Editorial

Good news on the state health front

Friday, August 15, 2003

Want to hear some good news? Some really good news. Okay, here it is: Nebraska is one of the healthiest states in the nation, topped in the 2003 Health Care State Rankings by only two states: Vermont and New Hampshire.

That's something to be proud of, especially when you consider it means there are 46 states lower on the health charts. Nebraska's advancing level in the rankings -- from fifth five years ago to this year's third place level -- was proclaimed earlier this month at a press conference held by Nebraska Gov. Mike Johanns.

So you would think there would be rejoicing. Based on the national rankings, it would appear everything's A-OK, health-wise, in the Cornhusker State, so we must not have anything to worry about. Right?

No, that's not right. Far from it. While Nebraska is doing very well on the 21 measurements which determine the health care rankings, there are two very serious problems which could wreck our health record in years to come.

Those two concerns -- which are especially severe among the state's children -- are obesity and inactivity.
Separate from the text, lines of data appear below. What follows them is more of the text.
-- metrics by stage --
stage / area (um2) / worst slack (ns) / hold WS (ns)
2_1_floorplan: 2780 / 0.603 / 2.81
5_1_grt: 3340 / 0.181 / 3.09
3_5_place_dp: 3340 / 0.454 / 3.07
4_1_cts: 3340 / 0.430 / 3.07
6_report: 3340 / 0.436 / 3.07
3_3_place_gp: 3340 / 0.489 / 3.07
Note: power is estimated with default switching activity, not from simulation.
<file path="config.mk">
export PLATFORM = sky130hd
export DESIGN_NAME = pixel_step_toward_limiter_top
export DESIGN_NICKNAME = d
export VERILOG_FILES = /design/src/pstl_pkg.sv /design/src/pixel_step_toward_limiter_top.sv /design/src/pstl_lane.sv /design/src/pstl_merge.sv
export VERILOG_INCLUDE_DIRS = /design/src /design/src/src
export SDC_FILE = /design/constraint.sdc
export NUM_CORES = 1
export LEC_CHECK = 0
export ABC_AREA = 1
export BUFFER_PORTS_ARGS = -buffer_cell sky130_fd_sc_hd__buf_4
export CORE_MARGIN = 3
export CORE_UTILIZATION = 30
export DETAILED_ROUTE_END_ITERATION = 12
export SETUP_SLACK_MARGIN = 0.15
export SLEW_MARGIN = 40
export SYNTH_ARGS = -nofsm -noshare
export SYNTH_HDL_FRONTEND = slang
export SYNTH_SLANG_ARGS = --single-unit
</file>
<file path="constraint.sdc">
create_clock -name clock -period 8.64 [get_ports clock]
set_clock_uncertainty 0.2 [all_clocks]
set_input_delay 1.296 -clock clock [delete_from_list [all_inputs] [get_ports clock]]
set_output_delay 1.296 -clock clock [all_outputs]
set_load 0.02 [all_outputs]
</file>
<file path="src/pixel_step_toward_limiter_top_macros.svh">
// Assertion macros for the pixel step-toward limiter.
`ifndef PIXEL_STEP_TOWARD_LIMITER_TOP_MACROS_SVH
`define PIXEL_STEP_TOWARD_LIMITER_TOP_MACROS_SVH
`ifndef SYNTH
// Condition must hold in the same cycle as its trigger.
`define PSTL_ASSERT_NOW(label, clk, rst, ante, cons) \
   label: assert property (@(posedge clk) disable iff (rst) (ante) |-> (cons)) \
      else $error("pstl assertion failed");
// Condition must hold in the cycle after its trigger.
`define PSTL_ASSERT_NEXT(label, clk, rst, ante, cons) \
   label: assert property (@(posedge clk) disable iff (rst) (ante) |=> (cons)) \
      else $error("pstl assertion failed");
`else
`define PSTL_ASSERT_NOW(label, clk, rst, ante, cons)
`define PSTL_ASSERT_NEXT(label, clk, rst, ante, cons)
`endif
`endif

</file>
<file path="src/pstl_pkg.sv">
// Shared types and constants for the pixel step-toward limiter.
`default_nettype none

package pstl_pkg;

   localparam int unsigned LANES  = 4;
   localparam int unsigned CHAN_W = 8;

   typedef logic [CHAN_W-1:0] chan_type;
   typedef chan_type [LANES-1:0] pix_type;

   // Load strobe and sideband bit handed from the top level to the merge stage.
   typedef struct packed {
      logic load;
      logic last;
   } load_type;

endpackage

`default_nettype wire

</file>
<file path="src/pixel_step_toward_limiter_top.sv">
// Top level of the pixel step-toward limiter: four channel lanes and a merge stage.
// A result beat appears in the output register in the cycle after its request beat is accepted.
// Throughput: one pixel per cycle while the response side does not stall; the single
// output register sets the rate and a new request is taken in any cycle where that register is empty or being drained.
// Reset: synchronous, active high; clears the output valid and sets step_limit to 0.
`default_nettype none
`include "pixel_step_toward_limiter_top_macros.svh"

module pixel_step_toward_limiter_top (
   input  var logic       clock,
   input  var logic       reset,
   input  var logic       csr_wr_en,
   input  var logic [7:0] csr_wr_data,
   input  var logic       req_valid,
   output var logic       req_stall,
   input  var logic [7:0] req_cur_c0,
   input  var logic [7:0] req_cur_c1,
   input  var logic [7:0] req_cur_c2,
   input  var logic [7:0] req_cur_c3,
   input  var logic [7:0] req_tgt_c0,
   input  var logic [7:0] req_tgt_c1,
   input  var logic [7:0] req_tgt_c2,
   input  var logic [7:0] req_tgt_c3,
   input  var logic       req_last_in,
   output var logic       rsp_valid,
   input  var logic       rsp_stall,
   output var logic [7:0] rsp_out_c0,
   output var logic [7:0] rsp_out_c1,
   output var logic [7:0] rsp_out_c2,
   output var logic [7:0] rsp_out_c3,
   output var logic       rsp_last_out
);

   // The step limit register. The user must write it only while the block is idle, so
   // a beat in flight never sees it change; the block itself does not enforce this.
   pstl_pkg::chan_type step_limit_ff, step_limit_in;

   always_comb begin
      step_limit_in = csr_wr_en ? csr_wr_data : step_limit_ff;
   end

   always_ff @(posedge clock) begin
      if (reset) begin
         step_limit_ff <= '0;
      end else begin
         step_limit_ff <= step_limit_in;
      end
   end

   // Gather the channels of each side into one vector per pixel so that the
   // lanes can be generated.
   pstl_pkg::pix_type cur_pix;
   pstl_pkg::pix_type tgt_pix;
   pstl_pkg::pix_type lane_res;
   pstl_pkg::pix_type out_pix;

   assign cur_pix[0] = req_cur_c0;
   assign cur_pix[1] = req_cur_c1;
   assign cur_pix[2] = req_cur_c2;
   assign cur_pix[3] = req_cur_c3;
   assign tgt_pix[0] = req_tgt_c0;
   assign tgt_pix[1] = req_tgt_c1;
   assign tgt_pix[2] = req_tgt_c2;
   assign tgt_pix[3] = req_tgt_c3;

   // Each lane handles one channel independently; all share the limit.
   for (genvar g = 0; g < pstl_pkg::LANES; g++) begin : g_lane
      pstl_lane u_lane (
         .cur    (cur_pix[g]),
         .tgt    (tgt_pix[g]),
         .limit  (step_limit_ff),
         .result (lane_res[g])
      );
   end

   // A request beat is taken whenever the output register is empty or its
   // beat leaves in the same cycle.
   logic               out_valid;
   logic               accept;
   pstl_pkg::load_type ctl;

   assign req_stall = out_valid && rsp_stall;
   assign accept    = req_valid && !req_stall;
   assign ctl.load  = accept;
   assign ctl.last  = req_last_in;

   pstl_merge u_merge (
      .clock (clock),
      .reset (reset),
      .ctl   (ctl),
      .lanes (lane_res),
      .pix   (out_pix),
      .last  (rsp_last_out),
      .valid (out_valid),
      .stall (rsp_stall)
   );

   assign rsp_valid  = out_valid;
   assign rsp_out_c0 = out_pix[0];
   assign rsp_out_c1 = out_pix[1];
   assign rsp_out_c2 = out_pix[2];
   assign rsp_out_c3 = out_pix[3];

   // High while the limit disables every move.
   logic limit_off;

   assign limit_off = (step_limit_ff == '0);

   // An accepted beat always lands in the output register.
   `PSTL_ASSERT_NEXT(a_accept_fills, clock, reset, accept, rsp_valid)
   // Back-pressure on the request side only comes from a held result.
   `PSTL_ASSERT_NOW(a_stall_has_cause, clock, reset, req_stall, rsp_valid && rsp_stall)
   // The last-pixel mark follows its own beat.
   `PSTL_ASSERT_NEXT(a_last_follows, clock, reset, accept, rsp_last_out == $past(req_last_in))
   // With a zero limit the pixel passes unchanged.
   `PSTL_ASSERT_NEXT(a_zero_limit, clock, reset, accept && limit_off, out_pix == $past(cur_pix))

endmodule

`default_nettype wire

</file>
<file path="src/pstl_lane.sv">
// One channel lane: moves a current value toward a target under the step limit.
`default_nettype none

module pstl_lane (
   input  var pstl_pkg::chan_type cur,
   input  var pstl_pkg::chan_type tgt,
   input  var pstl_pkg::chan_type limit,
   output var pstl_pkg::chan_type result
);

   logic                         up;
   pstl_pkg::chan_type           mag;
   logic [pstl_pkg::CHAN_W:0]    limit_p1;
   pstl_pkg::chan_type           half;
   logic [pstl_pkg::CHAN_W:0]    back_off;
   pstl_pkg::chan_type           step;

   always_comb begin
      up       = (tgt >= cur);
      mag      = up ? (tgt - cur) : (cur - tgt);
      limit_p1 = {1'b0, limit} + {{pstl_pkg::CHAN_W{1'b0}}, 1'b1};
      half     = limit_p1[pstl_pkg::CHAN_W:1];
      back_off = limit_p1 - {1'b0, mag};

      // Beyond the limit nothing moves; within half of it the full distance
      // is taken; in between the step shrinks as the distance grows.
      if ((mag == '0) || (mag > limit)) begin
         step = '0;
      end else if (mag <= half) begin
         step = mag;
      end else begin
         step = back_off[pstl_pkg::CHAN_W-1:0];
      end

      result = up ? (cur + step) : (cur - step);
   end

endmodule

`default_nettype wire

</file>
<file path="src/pstl_merge.sv">
// Merge stage: gathers the lane results into the registered output beat.
`default_nettype none

module pstl_merge (
   input  var logic               clock,
   input  var logic               reset,
   input  var pstl_pkg::load_type ctl,
   input  var pstl_pkg::pix_type  lanes,
   output var pstl_pkg::pix_type  pix,
   output var logic               last,
   output var logic               valid,
   input  var logic               stall
);

   logic              valid_ff, valid_in;
   pstl_pkg::pix_type pix_ff, pix_in;
   logic              last_ff, last_in;

   always_comb begin
      valid_in = valid_ff;
      pix_in   = pix_ff;
      last_in  = last_ff;
      if (ctl.load) begin
         valid_in = 1'b1;
         pix_in   = lanes;
         last_in  = ctl.last;
      end else if (!stall) begin
         valid_in = 1'b0;
      end
   end

   always_ff @(posedge clock) begin
      if (reset) begin
         valid_ff <= 1'b0;
      end else begin
         valid_ff <= valid_in;
      end
   end

   always_ff @(posedge clock) begin
      pix_ff  <= pix_in;
      last_ff <= last_in;
   end

   assign pix   = pix_ff;
   assign last  = last_ff;
   assign valid = valid_ff;

endmodule

`default_nettype wire
</file>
According to the health care rankings compiled by Morgan Quitno Press, the good news of Nebraska's third place health care placing is tainted by the state's 49th place ranking (just one from the bottom) in physical activity outside of work.

In last week's column, Gov. Johanns reported that: (1) One out of five Nebraskans is obese; and (2) Nearly a third of Nebraskans, 31 percent to be exact, do no leisure time physical activity. That's scary for the future, because one out of three of our school-aged youth are either already overweight, or are at risk of becoming fat.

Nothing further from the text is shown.